Con más de 2 mil 600 casos confirmados y 28 muertes, el resurgimiento del sarampión revela la caída en la cobertura de vacunación y el presunto subejercicio de recursos públicos.
CDMX — El brote de sarampión en México escaló de advertencia epidemiológica a confrontación política. La expresión “negligencia criminal”, utilizada por el expresidente Felipe Calderón y legisladores del PAN, sintetiza la acusación: la caída en la cobertura de vacunación y el presunto subejercicio presupuestal habrían abierto la puerta al resurgimiento de una enfermedad prevenible.
Hasta el 10 de febrero, la Secretaría de Salud reportó 2 mil 642 casos confirmados y 28 fallecimientos.
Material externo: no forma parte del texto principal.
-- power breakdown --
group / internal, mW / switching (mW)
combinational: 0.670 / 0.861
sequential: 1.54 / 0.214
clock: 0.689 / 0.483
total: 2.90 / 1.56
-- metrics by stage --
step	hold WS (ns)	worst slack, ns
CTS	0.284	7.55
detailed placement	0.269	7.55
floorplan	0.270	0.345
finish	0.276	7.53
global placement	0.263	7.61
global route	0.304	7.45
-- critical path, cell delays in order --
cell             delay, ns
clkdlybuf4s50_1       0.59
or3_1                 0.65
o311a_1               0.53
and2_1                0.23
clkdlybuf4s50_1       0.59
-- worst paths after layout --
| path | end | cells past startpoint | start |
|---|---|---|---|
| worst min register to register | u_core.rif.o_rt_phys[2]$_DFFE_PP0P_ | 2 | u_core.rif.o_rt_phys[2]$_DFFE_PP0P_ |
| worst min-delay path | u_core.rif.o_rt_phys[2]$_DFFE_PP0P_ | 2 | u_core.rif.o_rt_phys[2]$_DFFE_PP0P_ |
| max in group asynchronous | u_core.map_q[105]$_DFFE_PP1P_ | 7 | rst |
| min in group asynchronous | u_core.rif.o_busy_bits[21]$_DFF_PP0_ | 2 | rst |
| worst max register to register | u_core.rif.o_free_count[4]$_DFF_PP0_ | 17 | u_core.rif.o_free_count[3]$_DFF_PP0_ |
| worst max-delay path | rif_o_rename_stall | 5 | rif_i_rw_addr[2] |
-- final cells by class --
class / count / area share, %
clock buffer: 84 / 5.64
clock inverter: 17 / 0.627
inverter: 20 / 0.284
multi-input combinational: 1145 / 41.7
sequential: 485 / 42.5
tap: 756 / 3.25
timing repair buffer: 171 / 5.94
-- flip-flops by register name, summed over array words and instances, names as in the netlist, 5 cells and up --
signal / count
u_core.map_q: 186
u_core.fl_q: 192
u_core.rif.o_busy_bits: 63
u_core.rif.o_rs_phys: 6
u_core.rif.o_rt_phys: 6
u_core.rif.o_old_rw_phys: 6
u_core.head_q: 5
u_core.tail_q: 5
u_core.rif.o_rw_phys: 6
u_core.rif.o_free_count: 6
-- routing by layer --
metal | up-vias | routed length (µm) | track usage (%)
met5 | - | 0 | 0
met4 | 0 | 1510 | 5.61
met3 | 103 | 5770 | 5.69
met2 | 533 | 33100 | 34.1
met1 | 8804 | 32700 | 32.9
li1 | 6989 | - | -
Siete entidades concentran el 85% de los contagios: Jalisco (1,245), Chiapas (238), Sinaloa (188), Ciudad de México (120), Colima (50), Tabasco (35) y Nayarit (23).
El sarampión exige una cobertura superior al 95% para mantener la llamada inmunidad colectiva. En 2012, la primera dosis alcanzaba 98.8% y la segunda 91.8%. Para 2024, las cifras descendieron a 79.8% y 68.9%, respectivamente.
En términos epidemiológicos, esta caída no es marginal: implica millones de personas sin protección completa frente a un virus cuya capacidad de transmisión es de las más altas conocidas. Mientras el Covid-19 tenía un índice de contagio promedio de 3 a 4 personas, el sarampión puede infectar hasta a 18 por cada caso.
El diputado federal Éctor Ramírez Barba denunció que entre 2022 y 2025 se etiquetaron 62 mil 937 millones de pesos para vacunación, pero 44 mil 457 millones no se ejercieron en la compra de biológicos, lo que representaría un subejercicio cercano al 70%.
De confirmarse plenamente estos datos, la omisión no sería solo administrativa: tendría consecuencias directas en la cobertura, en la ruptura de cadenas de inmunización y, eventualmente, en la mortalidad.
Desde el Gobierno federal, el director del IMSS, Zoé Robledo, atribuyó parte de la brecha actual a esquemas incompletos en administraciones previas, señalando que los grupos de 21 a 30 años debieron haber recibido su segunda dosis entre 2000 y 2012.
El debate evidencia una realidad estructural: la vacunación es una política de Estado que requiere continuidad transexenal. Las brechas no se generan en un solo ejercicio fiscal, pero tampoco se corrigen sin voluntad presupuestal y logística sostenida.
La Secretaría de Salud informó que dispone de 28 millones de dosis y que reforzará la inmunización en población de 13 a 49 años en las entidades con mayor incidencia. Sin embargo, recuperar cobertura perdida es más complejo que mantenerla.
El sarampión es prevenible. Cuando reaparece con esta magnitud, el foco no está en la biología del virus, sino en las decisiones humanas que dejaron espacios sin protección.